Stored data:
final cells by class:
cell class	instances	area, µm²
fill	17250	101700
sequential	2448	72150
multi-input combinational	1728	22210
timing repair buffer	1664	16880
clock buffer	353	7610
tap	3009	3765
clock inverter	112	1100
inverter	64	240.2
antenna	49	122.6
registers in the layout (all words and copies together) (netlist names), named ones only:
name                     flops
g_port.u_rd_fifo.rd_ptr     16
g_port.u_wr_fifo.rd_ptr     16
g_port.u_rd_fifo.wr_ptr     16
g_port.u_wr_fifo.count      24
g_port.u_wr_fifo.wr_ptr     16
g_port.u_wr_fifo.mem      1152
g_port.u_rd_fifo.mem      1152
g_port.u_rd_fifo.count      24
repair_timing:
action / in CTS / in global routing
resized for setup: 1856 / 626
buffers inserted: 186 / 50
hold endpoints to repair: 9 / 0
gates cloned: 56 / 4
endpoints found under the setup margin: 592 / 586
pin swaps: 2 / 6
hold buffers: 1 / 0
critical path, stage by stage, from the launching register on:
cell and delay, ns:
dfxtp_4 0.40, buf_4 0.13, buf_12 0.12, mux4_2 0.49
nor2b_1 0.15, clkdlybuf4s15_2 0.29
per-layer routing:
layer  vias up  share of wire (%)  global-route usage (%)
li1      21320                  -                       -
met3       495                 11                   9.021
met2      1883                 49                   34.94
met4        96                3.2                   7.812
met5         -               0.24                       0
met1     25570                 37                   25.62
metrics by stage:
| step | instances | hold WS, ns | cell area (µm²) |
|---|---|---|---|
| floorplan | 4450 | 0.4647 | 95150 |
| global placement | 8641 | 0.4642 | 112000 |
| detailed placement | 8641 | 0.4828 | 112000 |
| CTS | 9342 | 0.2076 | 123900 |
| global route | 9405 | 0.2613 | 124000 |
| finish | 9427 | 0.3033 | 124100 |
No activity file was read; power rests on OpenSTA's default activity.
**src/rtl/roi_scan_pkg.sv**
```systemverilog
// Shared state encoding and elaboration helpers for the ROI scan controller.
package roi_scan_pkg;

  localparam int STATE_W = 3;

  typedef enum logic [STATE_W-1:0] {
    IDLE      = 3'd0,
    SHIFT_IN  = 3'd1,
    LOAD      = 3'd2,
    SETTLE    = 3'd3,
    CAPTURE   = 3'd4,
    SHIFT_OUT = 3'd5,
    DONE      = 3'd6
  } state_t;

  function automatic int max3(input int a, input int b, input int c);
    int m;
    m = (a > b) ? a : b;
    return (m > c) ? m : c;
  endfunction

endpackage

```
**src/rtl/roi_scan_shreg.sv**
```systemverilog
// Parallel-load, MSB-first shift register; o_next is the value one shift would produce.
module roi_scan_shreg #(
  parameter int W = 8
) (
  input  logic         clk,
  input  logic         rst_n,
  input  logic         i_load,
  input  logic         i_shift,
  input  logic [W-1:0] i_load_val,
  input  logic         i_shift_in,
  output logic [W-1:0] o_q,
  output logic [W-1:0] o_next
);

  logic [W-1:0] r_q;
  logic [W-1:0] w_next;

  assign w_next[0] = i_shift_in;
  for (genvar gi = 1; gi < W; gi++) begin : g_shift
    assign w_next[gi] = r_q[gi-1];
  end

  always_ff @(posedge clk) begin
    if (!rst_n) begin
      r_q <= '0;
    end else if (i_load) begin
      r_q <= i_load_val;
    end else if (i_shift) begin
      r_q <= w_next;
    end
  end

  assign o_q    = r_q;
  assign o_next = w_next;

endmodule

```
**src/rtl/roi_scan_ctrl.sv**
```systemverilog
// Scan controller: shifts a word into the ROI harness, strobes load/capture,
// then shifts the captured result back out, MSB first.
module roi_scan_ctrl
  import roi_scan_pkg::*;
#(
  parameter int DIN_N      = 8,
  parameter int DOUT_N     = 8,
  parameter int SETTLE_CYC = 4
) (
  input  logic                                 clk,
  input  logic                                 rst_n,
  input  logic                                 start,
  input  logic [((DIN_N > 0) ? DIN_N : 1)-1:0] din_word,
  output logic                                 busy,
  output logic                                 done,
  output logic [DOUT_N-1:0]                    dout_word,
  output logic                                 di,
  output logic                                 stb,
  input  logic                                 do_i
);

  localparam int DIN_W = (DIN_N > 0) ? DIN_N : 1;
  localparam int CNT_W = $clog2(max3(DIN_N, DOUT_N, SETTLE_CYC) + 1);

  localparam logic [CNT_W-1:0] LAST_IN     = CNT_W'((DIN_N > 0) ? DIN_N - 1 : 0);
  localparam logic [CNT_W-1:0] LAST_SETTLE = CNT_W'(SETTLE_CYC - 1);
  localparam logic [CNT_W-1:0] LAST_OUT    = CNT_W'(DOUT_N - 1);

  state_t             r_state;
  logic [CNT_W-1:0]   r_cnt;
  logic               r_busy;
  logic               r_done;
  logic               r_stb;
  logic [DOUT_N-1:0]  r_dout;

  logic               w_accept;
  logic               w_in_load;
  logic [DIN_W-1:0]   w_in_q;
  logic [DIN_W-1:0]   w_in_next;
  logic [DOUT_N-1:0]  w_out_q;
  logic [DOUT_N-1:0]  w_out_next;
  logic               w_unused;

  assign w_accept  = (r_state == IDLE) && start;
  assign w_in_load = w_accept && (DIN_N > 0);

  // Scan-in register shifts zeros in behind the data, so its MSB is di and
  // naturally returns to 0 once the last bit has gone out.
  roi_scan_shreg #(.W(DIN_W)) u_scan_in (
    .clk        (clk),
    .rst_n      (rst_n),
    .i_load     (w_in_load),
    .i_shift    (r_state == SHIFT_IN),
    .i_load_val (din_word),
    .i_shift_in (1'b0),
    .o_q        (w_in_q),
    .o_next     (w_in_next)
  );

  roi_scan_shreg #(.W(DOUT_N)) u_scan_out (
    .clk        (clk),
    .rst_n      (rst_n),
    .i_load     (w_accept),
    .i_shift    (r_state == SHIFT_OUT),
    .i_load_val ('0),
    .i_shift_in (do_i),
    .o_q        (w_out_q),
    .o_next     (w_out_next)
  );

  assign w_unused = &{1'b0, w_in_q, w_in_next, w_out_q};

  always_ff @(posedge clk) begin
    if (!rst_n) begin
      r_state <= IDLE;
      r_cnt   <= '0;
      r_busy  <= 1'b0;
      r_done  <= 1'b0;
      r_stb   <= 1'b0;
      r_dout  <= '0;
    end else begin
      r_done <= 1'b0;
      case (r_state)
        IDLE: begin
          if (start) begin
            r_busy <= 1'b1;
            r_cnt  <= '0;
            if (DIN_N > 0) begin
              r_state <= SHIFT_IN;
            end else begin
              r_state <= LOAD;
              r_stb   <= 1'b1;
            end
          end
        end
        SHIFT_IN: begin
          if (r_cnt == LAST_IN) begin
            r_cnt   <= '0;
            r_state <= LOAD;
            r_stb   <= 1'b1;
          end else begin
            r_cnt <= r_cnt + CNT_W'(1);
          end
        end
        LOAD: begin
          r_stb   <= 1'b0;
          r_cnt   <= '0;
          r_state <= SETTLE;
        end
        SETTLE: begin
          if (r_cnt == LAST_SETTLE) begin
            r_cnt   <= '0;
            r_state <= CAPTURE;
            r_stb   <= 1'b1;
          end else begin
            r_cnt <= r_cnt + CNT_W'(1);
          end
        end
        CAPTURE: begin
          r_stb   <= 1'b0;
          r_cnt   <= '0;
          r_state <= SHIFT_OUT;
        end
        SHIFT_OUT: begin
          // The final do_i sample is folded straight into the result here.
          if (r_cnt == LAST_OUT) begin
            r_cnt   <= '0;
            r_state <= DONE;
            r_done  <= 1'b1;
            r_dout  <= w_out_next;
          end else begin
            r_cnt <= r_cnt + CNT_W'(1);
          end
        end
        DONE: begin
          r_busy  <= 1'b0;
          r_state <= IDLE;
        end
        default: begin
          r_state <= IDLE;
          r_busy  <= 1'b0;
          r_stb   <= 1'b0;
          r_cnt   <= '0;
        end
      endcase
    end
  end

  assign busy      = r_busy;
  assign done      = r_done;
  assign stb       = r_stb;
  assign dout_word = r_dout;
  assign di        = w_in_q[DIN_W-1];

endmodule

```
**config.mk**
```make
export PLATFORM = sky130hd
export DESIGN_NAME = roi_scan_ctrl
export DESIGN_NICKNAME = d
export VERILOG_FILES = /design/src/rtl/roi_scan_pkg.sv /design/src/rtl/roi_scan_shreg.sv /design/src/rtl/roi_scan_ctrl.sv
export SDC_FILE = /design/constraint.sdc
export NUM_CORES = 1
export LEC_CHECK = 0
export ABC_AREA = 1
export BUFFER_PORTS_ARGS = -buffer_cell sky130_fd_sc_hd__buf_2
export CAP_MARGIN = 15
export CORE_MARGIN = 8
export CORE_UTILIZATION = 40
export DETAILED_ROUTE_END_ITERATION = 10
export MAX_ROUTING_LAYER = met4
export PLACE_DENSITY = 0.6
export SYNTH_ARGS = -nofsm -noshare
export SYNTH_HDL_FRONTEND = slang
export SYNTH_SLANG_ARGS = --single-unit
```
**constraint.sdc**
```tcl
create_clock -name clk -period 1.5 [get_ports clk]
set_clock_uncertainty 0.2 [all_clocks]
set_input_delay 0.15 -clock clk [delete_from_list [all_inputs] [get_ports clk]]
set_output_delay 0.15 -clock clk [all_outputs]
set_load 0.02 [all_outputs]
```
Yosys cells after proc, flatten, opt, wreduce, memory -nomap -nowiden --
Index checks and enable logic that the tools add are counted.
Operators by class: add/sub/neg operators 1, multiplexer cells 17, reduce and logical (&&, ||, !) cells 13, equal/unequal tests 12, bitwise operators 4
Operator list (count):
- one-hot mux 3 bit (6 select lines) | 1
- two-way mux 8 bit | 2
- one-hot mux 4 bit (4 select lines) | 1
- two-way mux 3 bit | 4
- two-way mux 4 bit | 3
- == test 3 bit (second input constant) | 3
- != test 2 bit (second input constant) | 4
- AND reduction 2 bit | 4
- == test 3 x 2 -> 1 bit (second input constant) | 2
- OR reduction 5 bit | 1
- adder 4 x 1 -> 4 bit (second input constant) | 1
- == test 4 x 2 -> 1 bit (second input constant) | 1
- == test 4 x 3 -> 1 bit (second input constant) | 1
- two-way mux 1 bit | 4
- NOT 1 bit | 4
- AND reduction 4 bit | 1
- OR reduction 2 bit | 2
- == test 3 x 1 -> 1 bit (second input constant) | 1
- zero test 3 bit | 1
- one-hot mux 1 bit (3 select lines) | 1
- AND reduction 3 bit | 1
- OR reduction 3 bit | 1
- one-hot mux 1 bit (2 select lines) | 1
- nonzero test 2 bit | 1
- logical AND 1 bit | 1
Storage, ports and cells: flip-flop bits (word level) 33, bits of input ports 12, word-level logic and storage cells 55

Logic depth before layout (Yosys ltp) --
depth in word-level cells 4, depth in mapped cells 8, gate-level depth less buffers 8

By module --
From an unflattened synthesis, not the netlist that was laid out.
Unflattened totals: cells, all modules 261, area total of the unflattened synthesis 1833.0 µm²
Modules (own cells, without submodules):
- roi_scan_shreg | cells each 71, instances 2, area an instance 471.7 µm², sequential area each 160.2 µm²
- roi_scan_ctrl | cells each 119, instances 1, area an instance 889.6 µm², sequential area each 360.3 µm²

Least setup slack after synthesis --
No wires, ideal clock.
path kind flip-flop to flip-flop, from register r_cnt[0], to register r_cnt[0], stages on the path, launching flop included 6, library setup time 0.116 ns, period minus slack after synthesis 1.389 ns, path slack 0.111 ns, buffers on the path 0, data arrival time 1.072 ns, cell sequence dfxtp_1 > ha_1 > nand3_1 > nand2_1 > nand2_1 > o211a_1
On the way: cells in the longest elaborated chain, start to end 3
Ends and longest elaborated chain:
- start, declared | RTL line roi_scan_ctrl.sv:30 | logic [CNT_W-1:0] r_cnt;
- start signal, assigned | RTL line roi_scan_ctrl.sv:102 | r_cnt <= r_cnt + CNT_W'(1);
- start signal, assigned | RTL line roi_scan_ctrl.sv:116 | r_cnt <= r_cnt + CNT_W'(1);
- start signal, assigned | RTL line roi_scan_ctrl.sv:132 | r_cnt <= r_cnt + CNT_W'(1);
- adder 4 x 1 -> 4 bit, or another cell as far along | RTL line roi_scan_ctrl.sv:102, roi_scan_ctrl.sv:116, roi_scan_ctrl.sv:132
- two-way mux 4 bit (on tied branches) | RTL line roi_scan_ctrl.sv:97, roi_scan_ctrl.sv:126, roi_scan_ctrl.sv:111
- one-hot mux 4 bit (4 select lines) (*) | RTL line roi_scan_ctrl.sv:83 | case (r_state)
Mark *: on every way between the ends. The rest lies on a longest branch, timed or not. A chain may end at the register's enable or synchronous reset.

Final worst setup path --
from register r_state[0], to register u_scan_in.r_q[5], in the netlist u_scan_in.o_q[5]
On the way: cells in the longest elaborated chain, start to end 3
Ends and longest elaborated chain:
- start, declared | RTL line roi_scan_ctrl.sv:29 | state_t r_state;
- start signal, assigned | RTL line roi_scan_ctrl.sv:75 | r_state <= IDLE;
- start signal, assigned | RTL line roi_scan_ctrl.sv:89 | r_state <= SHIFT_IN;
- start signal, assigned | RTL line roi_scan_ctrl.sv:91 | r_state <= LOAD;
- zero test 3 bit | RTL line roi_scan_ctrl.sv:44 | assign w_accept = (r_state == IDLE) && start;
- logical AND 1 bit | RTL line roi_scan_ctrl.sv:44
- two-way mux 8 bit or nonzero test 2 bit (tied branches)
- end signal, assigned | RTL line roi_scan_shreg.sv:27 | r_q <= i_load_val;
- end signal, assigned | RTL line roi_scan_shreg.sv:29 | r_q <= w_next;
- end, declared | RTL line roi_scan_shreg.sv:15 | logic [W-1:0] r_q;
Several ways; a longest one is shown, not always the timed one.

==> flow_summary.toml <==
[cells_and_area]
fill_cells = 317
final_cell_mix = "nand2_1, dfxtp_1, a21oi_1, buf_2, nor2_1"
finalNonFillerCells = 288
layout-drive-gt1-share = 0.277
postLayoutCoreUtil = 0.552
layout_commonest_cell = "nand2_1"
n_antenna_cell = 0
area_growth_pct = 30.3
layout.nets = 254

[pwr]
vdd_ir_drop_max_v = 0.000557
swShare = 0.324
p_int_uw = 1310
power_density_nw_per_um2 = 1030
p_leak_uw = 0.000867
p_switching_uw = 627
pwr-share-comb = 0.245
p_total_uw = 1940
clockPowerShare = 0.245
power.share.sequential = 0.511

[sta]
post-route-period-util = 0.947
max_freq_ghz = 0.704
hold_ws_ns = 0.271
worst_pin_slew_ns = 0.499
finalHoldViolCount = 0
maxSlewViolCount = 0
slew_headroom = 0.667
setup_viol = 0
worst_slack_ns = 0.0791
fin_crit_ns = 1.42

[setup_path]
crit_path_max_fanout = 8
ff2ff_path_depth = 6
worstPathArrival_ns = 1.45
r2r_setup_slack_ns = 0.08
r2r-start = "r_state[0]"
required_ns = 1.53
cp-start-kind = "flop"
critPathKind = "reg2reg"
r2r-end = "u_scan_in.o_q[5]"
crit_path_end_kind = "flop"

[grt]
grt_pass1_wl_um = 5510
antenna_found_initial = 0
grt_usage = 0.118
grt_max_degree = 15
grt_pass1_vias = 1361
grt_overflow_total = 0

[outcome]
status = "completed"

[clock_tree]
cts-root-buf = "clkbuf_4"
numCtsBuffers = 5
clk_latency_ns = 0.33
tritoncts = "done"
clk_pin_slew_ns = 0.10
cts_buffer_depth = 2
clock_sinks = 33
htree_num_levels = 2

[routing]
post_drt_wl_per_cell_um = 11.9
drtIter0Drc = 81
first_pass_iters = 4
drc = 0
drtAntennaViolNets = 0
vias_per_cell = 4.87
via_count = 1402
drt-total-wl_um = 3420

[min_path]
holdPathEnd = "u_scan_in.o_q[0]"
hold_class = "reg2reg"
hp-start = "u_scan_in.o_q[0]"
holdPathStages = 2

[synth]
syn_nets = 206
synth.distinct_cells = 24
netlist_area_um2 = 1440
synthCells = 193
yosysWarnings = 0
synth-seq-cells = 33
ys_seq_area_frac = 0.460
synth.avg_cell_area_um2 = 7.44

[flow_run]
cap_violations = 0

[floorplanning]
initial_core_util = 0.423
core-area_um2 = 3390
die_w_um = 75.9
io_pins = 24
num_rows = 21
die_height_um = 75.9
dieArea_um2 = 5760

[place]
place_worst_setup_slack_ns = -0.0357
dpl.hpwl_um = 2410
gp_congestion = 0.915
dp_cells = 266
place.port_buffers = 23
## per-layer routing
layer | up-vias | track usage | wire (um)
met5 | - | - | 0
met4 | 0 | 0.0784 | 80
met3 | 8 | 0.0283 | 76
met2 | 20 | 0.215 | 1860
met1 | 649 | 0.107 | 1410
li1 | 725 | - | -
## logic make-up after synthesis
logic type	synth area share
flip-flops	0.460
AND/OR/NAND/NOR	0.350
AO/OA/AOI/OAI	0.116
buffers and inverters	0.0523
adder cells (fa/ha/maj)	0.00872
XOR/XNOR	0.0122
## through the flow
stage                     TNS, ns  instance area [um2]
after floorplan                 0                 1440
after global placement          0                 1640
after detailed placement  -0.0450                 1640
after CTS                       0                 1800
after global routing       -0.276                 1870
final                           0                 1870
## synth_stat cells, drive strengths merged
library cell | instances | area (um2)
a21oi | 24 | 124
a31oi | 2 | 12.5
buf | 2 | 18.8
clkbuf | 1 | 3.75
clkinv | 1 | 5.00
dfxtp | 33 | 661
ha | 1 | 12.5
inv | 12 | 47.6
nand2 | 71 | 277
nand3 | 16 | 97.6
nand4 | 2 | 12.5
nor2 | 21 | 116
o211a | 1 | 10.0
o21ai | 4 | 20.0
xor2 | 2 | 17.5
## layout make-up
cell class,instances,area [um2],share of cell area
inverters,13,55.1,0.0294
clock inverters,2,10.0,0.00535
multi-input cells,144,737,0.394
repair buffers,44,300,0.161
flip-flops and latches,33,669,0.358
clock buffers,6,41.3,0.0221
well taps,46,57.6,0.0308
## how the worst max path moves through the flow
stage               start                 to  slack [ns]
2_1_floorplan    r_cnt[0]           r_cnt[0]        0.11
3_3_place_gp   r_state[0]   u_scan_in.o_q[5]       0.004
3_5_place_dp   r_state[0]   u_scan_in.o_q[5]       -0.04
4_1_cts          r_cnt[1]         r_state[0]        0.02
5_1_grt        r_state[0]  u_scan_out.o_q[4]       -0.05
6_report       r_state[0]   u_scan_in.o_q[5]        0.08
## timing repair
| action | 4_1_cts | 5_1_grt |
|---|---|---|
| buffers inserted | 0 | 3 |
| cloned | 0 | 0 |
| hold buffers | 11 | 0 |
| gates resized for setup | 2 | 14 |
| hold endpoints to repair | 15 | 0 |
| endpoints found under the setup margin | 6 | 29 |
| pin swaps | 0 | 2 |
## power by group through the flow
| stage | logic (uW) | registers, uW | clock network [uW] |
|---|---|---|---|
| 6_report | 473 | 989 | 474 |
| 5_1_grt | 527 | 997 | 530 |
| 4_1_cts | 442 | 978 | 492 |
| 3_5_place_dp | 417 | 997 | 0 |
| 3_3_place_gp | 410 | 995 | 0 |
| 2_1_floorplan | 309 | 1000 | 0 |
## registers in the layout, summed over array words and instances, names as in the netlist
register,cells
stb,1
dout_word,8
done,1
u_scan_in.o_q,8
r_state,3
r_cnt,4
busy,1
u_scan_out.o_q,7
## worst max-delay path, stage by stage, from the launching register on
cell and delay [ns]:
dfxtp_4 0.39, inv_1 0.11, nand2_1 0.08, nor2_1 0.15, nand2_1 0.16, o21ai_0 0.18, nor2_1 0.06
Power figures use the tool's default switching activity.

- **Exercise prompt**
Above are the entries. Copy exactly the part that opens with the line containing "cap_violations = 0" and closes with the line containing "place.port_buffers = 23", and no more.

- **Output for this task**
cap_violations = 0

[floorplanning]
initial_core_util = 0.423
core-area_um2 = 3390
die_w_um = 75.9
io_pins = 24
num_rows = 21
die_height_um = 75.9
dieArea_um2 = 5760

[place]
place_worst_setup_slack_ns = -0.0357
dpl.hpwl_um = 2410
gp_congestion = 0.915
dp_cells = 266
place.port_buffers = 23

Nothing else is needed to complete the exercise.